Wednesday, May 27, 2015

Phyllis Tickle and the Great Emergence












Sadly, the news came last week that Phyllis Tickle is dying. The author and speaker was diagnosed with cancer earlier this year. Over the past few decades she has written deeply and widely about spirituality and the future of the church. Now, at 81, she is working on her final chapter: Her own.

In 2009, I was part of a group that brought Phyllis to Winnipeg to speak; a couple of years ago I was able to have lunch with her with a group of friends when she was back in the city. I have also interviewed her twice. The first article, about her idea of a Great Emergence that is changing the face of western Christianity, is below.  

Declining church membership, the breaking down of denominational loyalty, the rise of new "emergent" churches that blend ancient rituals, litanies and hymns together with contemporary forms of worship and calls for social action—something is happening out there in the world of faith in North America.

But what is it? And why is it happening now? 

For Phyllis Tickle, author of the new book The Great Emergence: How Christianity is Changing and Why, what’s happening is as old as religion itself. I had a chance to talk to Tickle about the link between the church's history of change and the new face of the church today. Here’s a bit of that conversation.

What is the Great Emergence?

Tickle: The Great Emergence refers to a monumental phenomenon today that affects every part of our lives. The world is changing rapidly, and in so many ways, that we can hardly keep up with it.

In the religious sphere, many people have observed that these kinds of changes seem to happen every 500 years—a period of upheaval followed by a period of settling down, then codification, and then upheaval again because we do not like to be codified.

For western Christianity, the Protestant or Great Reformation was about 500 years ago. Five hundred before that you hit the Great Schism, when the church divided between east and west. Five hundred years earlier you have Pope Gregory the Great, who helped bring the church out of the Dark Ages.

During these 500-year episodes the church has what Anglican Bishop Mark Dyer calls a giant rummage sale—it takes a look at its old stuff and decides to sell what it no longer needs. We are going through this kind of giant sale today.

What happens to the church during this giant rummage sale?

Tickle: History shows that at least three things always happen.

First, a new, more vital form of Christianity emerges. 

Second, the organized expression of Christianity, which up until then had been the dominant one, is reconstituted into a more pure and less ossified expression of its former self. 
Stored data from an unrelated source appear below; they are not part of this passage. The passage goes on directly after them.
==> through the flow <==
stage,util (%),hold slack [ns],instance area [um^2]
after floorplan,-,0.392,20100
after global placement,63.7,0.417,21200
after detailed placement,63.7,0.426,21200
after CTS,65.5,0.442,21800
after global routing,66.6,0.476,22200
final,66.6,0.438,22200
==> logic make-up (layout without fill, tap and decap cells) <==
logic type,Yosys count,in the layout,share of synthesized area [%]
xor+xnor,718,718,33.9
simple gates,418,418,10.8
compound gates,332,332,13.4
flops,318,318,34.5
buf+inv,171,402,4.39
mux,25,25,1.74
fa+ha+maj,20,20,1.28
Background: an optimization exercise with open tools, aiming at small area. Do not read the settings as production practice.
In this exercise RTL edits were held to simulation tests only and were not proved equivalent to the original.
No activity file was given, so power comes from the tool's default toggle rates.

## flow/design.v

```verilog
module kz_wdog (
    input  wire        clk,
    input  wire        rst_n,         
    input  wire        start,         
    input  wire        tick,          
    input  wire [9:0]  period_ms,     
    input  wire        auto_arm,      
    input  wire        req_valid,
    input  wire [1:0]  req_op,        
    input  wire [15:0] req_data,      
    input  wire [7:0]  req_sess,      
    input  wire [1:0]  req_role,      
    input  wire        req_net,       
    output reg         resp_valid,
    output reg  [1:0]  resp_code,     
    output reg  [1:0]  wd_state,      
    output wire [7:0]  miss_cons,     
    output reg  [31:0] miss_total,    
    output reg  [7:0]  owner,         
    output reg  [1:0]  miss_kind,     
    output reg  [1:0]  miss_evt,      
    output reg         force_evt,     
    output reg         w_to_c_evt     
);
    localparam [1:0] DISARMED = 2'd0, AWAITING = 2'd1, ARMED = 2'd2, FORCED = 2'd3;
    localparam [1:0] K_NONE = 2'd0, K_EARLY = 2'd1, K_LATE = 2'd2, K_WRONG = 2'd3;
    localparam [1:0] OP_ARM = 2'd0, OP_TOKEN = 2'd1, OP_DISARM = 2'd2, OP_CLOSE = 2'd3;
    localparam [1:0] R_OK = 2'd0, R_REFUSED = 2'd1, R_MISS = 2'd2;
    localparam [15:0] MASK = 16'hB400;
    function [15:0] lfsr_next(input [15:0] v);
        lfsr_next = v[0] ? ((v >> 1) ^ MASK) : (v >> 1);
    endfunction
    reg  [1:0]  cons;
    assign miss_cons = {6'd0, cons};
    reg  [9:0]  per;        
    reg  [15:0] last_tok;   
    reg  [7:0]  r;          
    reg  [1:0]  qa;         
    reg  [9:0]  qm;         
    reg         ph;         
    wire restart = !rst_n || start;
    wire armed    = (wd_state == ARMED);
    wire awaiting = (wd_state == AWAITING);
    wire own_none  = (owner == 8'hFF);
    wire own_match = (owner == req_sess);
    wire is_service  = req_role[1];
    wire is_operator = (req_role == 2'd1);
    wire may_arm = is_service ||
                   (!req_net && is_operator && (!wd_state[1] || own_none || own_match));
    wire may_disarm = is_service || own_match;
    wire qz = (qm == per);    
    wire do_arm    = req_valid && req_op == OP_ARM && req_data != 16'd0 && may_arm;
    wire do_token  = req_valid && req_op == OP_TOKEN && armed && own_match;
    wire tok_early = !ph && !qz;
    wire tok_ok    = !tok_early && req_data == lfsr_next(last_tok);
    wire do_disarm = req_valid && req_op == OP_DISARM && may_disarm;
    wire do_close  = req_valid && req_op == OP_CLOSE && owner == req_sess;
    wire req_ok    = do_arm || do_disarm || (req_valid && req_op == OP_CLOSE) ||
                     (do_token && tok_ok);
    wire fire      = tick && ph && qz;
    wire late_fire = fire && armed;
    wire dl_fire   = fire && awaiting;
    wire quiet     = !do_arm && !do_token && !do_disarm;    
    wire tok_miss  = !restart && do_token && !tok_ok;
    wire late_miss = !restart && quiet && late_fire;
    wire miss1     = tok_miss || late_miss;
    wire dl_miss   = !restart && quiet && dl_fire;
    wire [32:0] mt_c;
    assign mt_c[0] = miss1;
    assign mt_c[1] = dl_miss || (miss1 && miss_total[0]);
    genvar gi;
    generate
        for (gi = 1; gi < 32; gi = gi + 1) begin : g_mt
            assign mt_c[gi+1] = mt_c[gi] && miss_total[gi];
        end
    endgenerate
    wire        load_per = restart || do_arm;
    wire        t_restart = restart || do_arm || do_token || late_miss;
    wire       r_wrap  = tick && r == 8'd249;
    wire [1:0] qa_last = armed ? (ph ? 2'd2 : 2'd0) : 2'd3;
    wire       qa_wrap = r_wrap && qa == qa_last;
    wire [8:0]  r_c;
    wire [10:0] qm_c;
    assign r_c[0]  = tick;
    assign qm_c[0] = qa_wrap;
    generate
        for (gi = 0; gi < 8; gi = gi + 1) begin : g_r
            assign r_c[gi+1] = r_c[gi] && r[gi];
        end
        for (gi = 0; gi < 10; gi = gi + 1) begin : g_qm
            assign qm_c[gi+1] = qm_c[gi] && qm[gi];
        end
    endgenerate
    always @(posedge clk) begin
        if (load_per)
            per <= period_ms;
        if (t_restart) begin
            r  <= {7'd0, tick};
            qa <= 2'd0;
            qm <= 10'd0;
            ph <= 1'b0;
        end else begin
            r  <= r_wrap ? 8'd0 : r ^ r_c[7:0];
            qa <= qa_wrap ? 2'd0 : qa + {1'b0, r_wrap};
            if (!ph && qz) begin
                ph <= 1'b1;
                qm <= 10'd0;
            end else begin
                qm <= qm ^ qm_c[9:0];
            end
        end
        if (do_arm || (do_token && tok_ok))
            last_tok <= req_data;
        resp_valid <= rst_n && req_valid;
        resp_code  <= R_OK;
        miss_evt   <= 2'd0;
        force_evt  <= 1'b0;
        w_to_c_evt <= 1'b0;
        if (!rst_n)
            miss_total <= 32'd0;
        else
            miss_total <= miss_total ^ mt_c[31:0];
        if (restart) begin
            wd_state  <= auto_arm ? AWAITING : DISARMED;
            cons      <= 2'd0;
            owner     <= 8'hFF;
            miss_kind <= K_NONE;
            if (rst_n && req_valid)
                resp_code <= R_REFUSED;
        end else begin
            if (req_valid)
                resp_code <= req_ok ? R_OK : (do_token ? R_MISS : R_REFUSED);
            if (do_arm) begin
                w_to_c_evt <= 1'b1;
                wd_state   <= ARMED;
                cons       <= 2'd0;
                owner      <= req_sess;
            end else if (do_token) begin
                if (tok_ok) begin
                    cons <= 2'd0;
                end else begin
                    miss_evt  <= 2'd1;
                    miss_kind <= tok_early ? K_EARLY : K_WRONG;
                    cons      <= cons + 2'd1;
                    if (cons != 2'd0) begin
                        wd_state  <= FORCED;
                        force_evt <= 1'b1;
                    end
                end
            end else if (do_disarm) begin
                w_to_c_evt <= 1'b1;
                wd_state   <= DISARMED;
                owner      <= 8'hFF;
            end else begin
                if (do_close)
                    owner <= 8'hFF;
                if (late_fire) begin
                    miss_evt  <= 2'd1;
                    miss_kind <= K_LATE;
                    cons      <= cons + 2'd1;
                    if (cons != 2'd0) begin
                        wd_state  <= FORCED;
                        force_evt <= 1'b1;
                    end
                end else if (dl_fire) begin
                    miss_evt  <= 2'd2;
                    miss_kind <= K_LATE;
                    cons      <= 2'd2;
                    wd_state  <= FORCED;
                    force_evt <= 1'b1;
                end
            end
        end
    end
endmodule
```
Finally, every time the incrustations of an overly-established Christianity is broken open, the faith has spread dramatically.
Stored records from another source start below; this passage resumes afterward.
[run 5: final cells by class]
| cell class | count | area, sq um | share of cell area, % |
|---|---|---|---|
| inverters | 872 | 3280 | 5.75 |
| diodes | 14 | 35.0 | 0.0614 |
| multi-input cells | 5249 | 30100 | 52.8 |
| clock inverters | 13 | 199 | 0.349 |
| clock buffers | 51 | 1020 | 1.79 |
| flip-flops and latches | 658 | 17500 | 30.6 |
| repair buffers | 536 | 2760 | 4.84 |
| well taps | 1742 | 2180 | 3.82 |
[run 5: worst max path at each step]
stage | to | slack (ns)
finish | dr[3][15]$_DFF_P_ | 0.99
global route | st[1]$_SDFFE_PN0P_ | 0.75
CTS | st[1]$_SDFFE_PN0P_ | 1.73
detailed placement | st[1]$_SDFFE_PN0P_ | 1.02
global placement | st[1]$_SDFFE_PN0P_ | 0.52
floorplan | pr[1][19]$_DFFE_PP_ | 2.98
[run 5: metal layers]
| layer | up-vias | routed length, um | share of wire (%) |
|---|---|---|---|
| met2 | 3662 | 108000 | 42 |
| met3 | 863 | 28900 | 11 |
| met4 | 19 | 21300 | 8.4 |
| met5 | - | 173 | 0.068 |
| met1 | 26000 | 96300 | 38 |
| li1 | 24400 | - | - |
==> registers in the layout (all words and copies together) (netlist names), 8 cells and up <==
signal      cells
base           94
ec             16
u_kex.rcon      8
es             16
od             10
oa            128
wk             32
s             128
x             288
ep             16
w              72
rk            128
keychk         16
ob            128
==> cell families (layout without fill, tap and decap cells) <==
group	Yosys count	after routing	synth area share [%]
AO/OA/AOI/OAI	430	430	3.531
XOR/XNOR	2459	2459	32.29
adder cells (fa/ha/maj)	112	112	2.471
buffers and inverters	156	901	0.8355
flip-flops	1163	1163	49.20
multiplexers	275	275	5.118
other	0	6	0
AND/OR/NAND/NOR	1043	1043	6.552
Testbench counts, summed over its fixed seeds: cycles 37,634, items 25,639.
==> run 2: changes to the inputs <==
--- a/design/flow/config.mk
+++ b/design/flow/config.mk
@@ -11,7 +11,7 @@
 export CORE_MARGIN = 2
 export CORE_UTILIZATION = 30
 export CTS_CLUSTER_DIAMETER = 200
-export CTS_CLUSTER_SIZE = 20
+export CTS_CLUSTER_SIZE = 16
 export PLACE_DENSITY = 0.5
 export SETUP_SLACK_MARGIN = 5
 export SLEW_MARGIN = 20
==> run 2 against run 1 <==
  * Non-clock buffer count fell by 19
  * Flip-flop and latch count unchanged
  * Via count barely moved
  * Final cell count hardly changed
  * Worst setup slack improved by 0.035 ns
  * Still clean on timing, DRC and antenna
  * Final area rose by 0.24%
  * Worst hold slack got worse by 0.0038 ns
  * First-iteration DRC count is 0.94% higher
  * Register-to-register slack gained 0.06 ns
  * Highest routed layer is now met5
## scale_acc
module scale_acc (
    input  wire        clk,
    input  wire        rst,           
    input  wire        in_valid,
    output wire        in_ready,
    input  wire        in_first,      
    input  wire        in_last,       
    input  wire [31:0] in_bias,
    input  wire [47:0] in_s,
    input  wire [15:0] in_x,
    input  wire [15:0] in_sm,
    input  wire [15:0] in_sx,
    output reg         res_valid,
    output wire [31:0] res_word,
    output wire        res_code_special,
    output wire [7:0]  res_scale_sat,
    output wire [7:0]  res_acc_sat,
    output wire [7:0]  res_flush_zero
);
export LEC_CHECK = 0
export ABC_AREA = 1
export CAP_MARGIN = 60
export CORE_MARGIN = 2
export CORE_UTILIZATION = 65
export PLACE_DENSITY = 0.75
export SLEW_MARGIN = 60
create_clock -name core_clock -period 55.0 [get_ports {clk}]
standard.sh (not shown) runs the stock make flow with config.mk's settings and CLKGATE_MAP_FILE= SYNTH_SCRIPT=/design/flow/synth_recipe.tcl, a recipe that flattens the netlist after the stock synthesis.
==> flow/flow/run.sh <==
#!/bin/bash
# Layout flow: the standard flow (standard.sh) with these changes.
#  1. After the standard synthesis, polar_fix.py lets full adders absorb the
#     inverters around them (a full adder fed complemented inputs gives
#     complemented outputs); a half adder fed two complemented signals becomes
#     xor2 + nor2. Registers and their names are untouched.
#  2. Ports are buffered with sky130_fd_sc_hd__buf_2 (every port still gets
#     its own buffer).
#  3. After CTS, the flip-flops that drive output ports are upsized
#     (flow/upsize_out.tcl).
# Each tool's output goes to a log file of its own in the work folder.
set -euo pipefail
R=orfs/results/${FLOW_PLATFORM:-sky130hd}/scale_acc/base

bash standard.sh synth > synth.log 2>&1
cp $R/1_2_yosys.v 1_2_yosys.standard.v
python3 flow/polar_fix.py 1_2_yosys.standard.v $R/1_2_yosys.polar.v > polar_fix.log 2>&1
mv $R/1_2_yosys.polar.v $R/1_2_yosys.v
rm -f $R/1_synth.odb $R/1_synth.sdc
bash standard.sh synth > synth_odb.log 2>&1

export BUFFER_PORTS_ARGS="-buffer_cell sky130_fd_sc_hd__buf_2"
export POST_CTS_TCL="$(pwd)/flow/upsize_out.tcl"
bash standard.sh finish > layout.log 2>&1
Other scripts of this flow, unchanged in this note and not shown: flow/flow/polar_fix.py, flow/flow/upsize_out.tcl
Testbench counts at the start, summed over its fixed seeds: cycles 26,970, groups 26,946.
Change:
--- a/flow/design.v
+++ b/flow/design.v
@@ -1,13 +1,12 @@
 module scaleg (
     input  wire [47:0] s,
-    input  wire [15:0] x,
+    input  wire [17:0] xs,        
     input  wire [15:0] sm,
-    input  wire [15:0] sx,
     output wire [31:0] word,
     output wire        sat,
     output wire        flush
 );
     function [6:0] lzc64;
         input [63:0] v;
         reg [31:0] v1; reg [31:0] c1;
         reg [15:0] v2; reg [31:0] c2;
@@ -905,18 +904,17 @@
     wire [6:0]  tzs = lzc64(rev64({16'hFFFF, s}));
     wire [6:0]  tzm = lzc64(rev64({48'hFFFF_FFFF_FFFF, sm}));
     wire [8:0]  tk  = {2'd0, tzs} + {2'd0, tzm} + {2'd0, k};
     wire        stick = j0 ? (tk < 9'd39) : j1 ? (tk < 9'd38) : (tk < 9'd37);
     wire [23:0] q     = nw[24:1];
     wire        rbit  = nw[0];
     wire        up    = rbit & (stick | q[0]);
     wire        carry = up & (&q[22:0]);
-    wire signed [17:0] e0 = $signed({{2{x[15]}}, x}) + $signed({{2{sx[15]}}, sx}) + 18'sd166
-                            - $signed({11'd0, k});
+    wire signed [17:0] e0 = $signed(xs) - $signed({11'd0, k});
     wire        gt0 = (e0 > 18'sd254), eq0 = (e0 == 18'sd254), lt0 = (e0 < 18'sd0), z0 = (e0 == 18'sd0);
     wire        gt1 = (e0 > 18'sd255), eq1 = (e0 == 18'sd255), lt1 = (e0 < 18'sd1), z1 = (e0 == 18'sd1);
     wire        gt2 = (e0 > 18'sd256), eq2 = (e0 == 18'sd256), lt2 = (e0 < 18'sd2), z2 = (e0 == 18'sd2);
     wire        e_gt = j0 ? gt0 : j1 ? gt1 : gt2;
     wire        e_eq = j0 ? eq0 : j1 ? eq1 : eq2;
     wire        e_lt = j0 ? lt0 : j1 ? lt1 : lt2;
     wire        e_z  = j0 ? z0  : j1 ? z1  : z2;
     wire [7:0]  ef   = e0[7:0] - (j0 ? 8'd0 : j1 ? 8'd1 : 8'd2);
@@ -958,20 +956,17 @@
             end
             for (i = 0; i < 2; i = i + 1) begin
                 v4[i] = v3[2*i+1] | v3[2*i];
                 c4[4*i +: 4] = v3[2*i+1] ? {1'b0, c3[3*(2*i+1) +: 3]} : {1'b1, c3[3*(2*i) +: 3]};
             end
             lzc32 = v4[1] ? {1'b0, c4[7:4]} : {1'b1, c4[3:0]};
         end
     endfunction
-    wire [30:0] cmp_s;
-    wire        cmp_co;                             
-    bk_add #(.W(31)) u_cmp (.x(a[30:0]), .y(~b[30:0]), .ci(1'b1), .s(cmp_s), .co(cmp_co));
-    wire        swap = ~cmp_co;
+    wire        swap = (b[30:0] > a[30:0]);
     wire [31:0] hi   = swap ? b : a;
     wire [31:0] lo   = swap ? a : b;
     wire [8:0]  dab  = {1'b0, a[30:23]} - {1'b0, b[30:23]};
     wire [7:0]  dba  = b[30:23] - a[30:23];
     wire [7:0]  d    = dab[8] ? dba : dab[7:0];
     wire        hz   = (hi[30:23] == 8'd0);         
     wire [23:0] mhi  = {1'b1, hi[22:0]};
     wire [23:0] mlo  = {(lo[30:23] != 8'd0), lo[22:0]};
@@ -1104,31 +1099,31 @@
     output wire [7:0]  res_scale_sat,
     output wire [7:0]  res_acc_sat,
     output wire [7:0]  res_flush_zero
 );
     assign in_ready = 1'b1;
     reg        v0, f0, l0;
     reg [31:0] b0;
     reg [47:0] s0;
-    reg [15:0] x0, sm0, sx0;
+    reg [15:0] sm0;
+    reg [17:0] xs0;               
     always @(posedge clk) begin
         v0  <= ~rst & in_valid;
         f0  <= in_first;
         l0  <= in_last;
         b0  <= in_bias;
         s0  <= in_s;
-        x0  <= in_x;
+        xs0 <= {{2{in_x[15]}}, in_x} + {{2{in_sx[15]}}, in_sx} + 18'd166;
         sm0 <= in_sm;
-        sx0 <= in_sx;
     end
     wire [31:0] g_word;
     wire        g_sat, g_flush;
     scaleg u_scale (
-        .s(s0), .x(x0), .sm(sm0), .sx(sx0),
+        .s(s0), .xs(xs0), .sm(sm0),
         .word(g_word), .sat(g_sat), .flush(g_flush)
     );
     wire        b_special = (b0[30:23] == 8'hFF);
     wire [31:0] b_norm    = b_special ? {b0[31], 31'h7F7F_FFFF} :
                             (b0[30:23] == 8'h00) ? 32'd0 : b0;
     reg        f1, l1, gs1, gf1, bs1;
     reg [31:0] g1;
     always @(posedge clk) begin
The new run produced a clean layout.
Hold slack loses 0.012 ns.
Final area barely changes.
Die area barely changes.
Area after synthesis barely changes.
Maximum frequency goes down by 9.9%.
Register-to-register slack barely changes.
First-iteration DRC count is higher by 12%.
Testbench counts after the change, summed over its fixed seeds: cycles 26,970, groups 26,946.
From an optimization exercise on the open Yosys and OpenROAD flow, aimed at small area, a short achievable clock period and few clock cycles per item; shortcuts taken in it are not production practice. Where RTL was checked, it was by simulation tests only, not by an equivalence proof against the original.

Setup of run R:
Design kg9_decunit, start of the top module:
module kg9_decunit (
    input  wire         clk,
    input  wire         rst,
    input  wire         start,
    input  wire [2:0]   op,
    input  wire [127:0] a,
    input  wire [127:0] b,
    input  wire [13:0]  imm,
    output wire         ready,
    output reg          done,
    output wire [127:0] res,
    output wire [127:0] rem,
    output wire         z,
    output wire         n,
    output reg          dv,
    output reg          exc_data,
    output reg          exc_div
);
    localparam OP_ADDP = 3'd0, OP_SUBP = 3'd1, OP_MULP = 3'd2,
               OP_DIVP = 3'd3, OP_CMPP = 3'd4, OP_SHRP = 3'd5;
    localparam S_IDLE = 4'd8, S_EXEC = 4'd1, S_MUL = 4'd2, S_DIV = 4'd3,
               S_SHL  = 4'd4, S_SHR  = 4'd5, S_SHF = 4'd6, S_NEG = 4'd7;
    reg [3:0]   state;
    reg [2:0]   op_r;
    reg [123:0] x1;
    reg [127:0] x2;
    reg [127:0] x3;
    reg [3:0]   asn, bsn;    
    reg [4:0]   scale;
    reg [5:0]   sh;
    reg [3:0]   rnd;
    reg [4:0]   cnt;         
    reg [3:0]   drop;        
    reg [2:0]   md;          
    reg         mneg;        
    reg         mcy;         
    reg         mbig;        
    reg         m32;         
  ...
Size: roughly 540 flip-flops, roughly 540 I/O pins, ~67000 sq um of cells after synthesis.
==> flow/config.mk <==
export PLATFORM = sky130hd
export DESIGN_NAME = kg9_decunit
export DESIGN_NICKNAME = kg9_decunit
export VERILOG_FILES = /design/flow/design.v
export SDC_FILE = /design/flow/constraint.sdc
export NUM_CORES = 8
export LEC_CHECK = 0
export ABC_AREA = 0
export CAP_MARGIN = 40
export CORE_MARGIN = 2
export CORE_UTILIZATION = 30
export SLEW_MARGIN = 40
==> flow/constraint.sdc <==
create_clock -name core_clock -period 50.0 [get_ports {clk}]
set_input_delay 10.0000 -clock core_clock [delete_from_list [all_inputs] [get_ports {clk}]]
set_output_delay 10.0000 -clock core_clock [all_outputs]
set_load 0.01 [all_outputs]
run.sh (not shown) runs the stock make flow with config.mk's settings and CLKGATE_MAP_FILE= SYNTH_SCRIPT=/design/flow/synth_recipe.tcl, a recipe that flattens the netlist after the stock synthesis.
Run R was carried through to the last stage, and its layout satisfied the timing, DRC and antenna checks.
How is this change evidencing itself in the church today?

Tickle: Evangelicalism has lost much of its credibility and much of its spiritual energy of late, in much the same way that mainline Protestantism has. In their place is a new approach called the Emergent Church. 

The Emergent Church is a mix of Evangelicalism, Pentecostalism, the mainline Protestant churches and the liturgical tradition, together with an emphasis on head and heart—not just one or the other—along with the deep commitment to social justice. 

This new style of western Christianity is not hierarchal or based on a certain doctrinal system. It’s more about community and conversation. It’s incarnational, not creedal.

How is this current upheaval different from what the church has experienced before?

Tickle: For the first time we are doing it in an age of instant media. The Internet makes it very easy to talk to each other across national and denominational boundaries. 

But the Internet isn’t causing this change; it’s enabling it, just as the printing press assisted the growth and development of the Protestant Reformation.

What are people looking for during this Great Emergence?

Tickle: People are looking for a new and different encounter with God. The strength of Protestantism was its rationalism—it took religion to the head. 

But today people want religion that also touches their hearts. It’s not anti-intellectual; mind and reason are still very important. But people want something that moves them emotionally, as well.

How might Christians respond to these changes?

Tickle: We need to respond prayerfully and carefully. This change isn’t happening all at once—it will occur over many years. How we should respond is not always clear on a day-to-day basis.

How do you feel about the changes you are seeing today?

Tickle: I am optimistic about the future of the church. For me, Christianity has never been more alive and vigorous than it is right here and right now. 

The kingdom of God is coming in many forms and many places these days. All I can say is: “Thanks be to God!”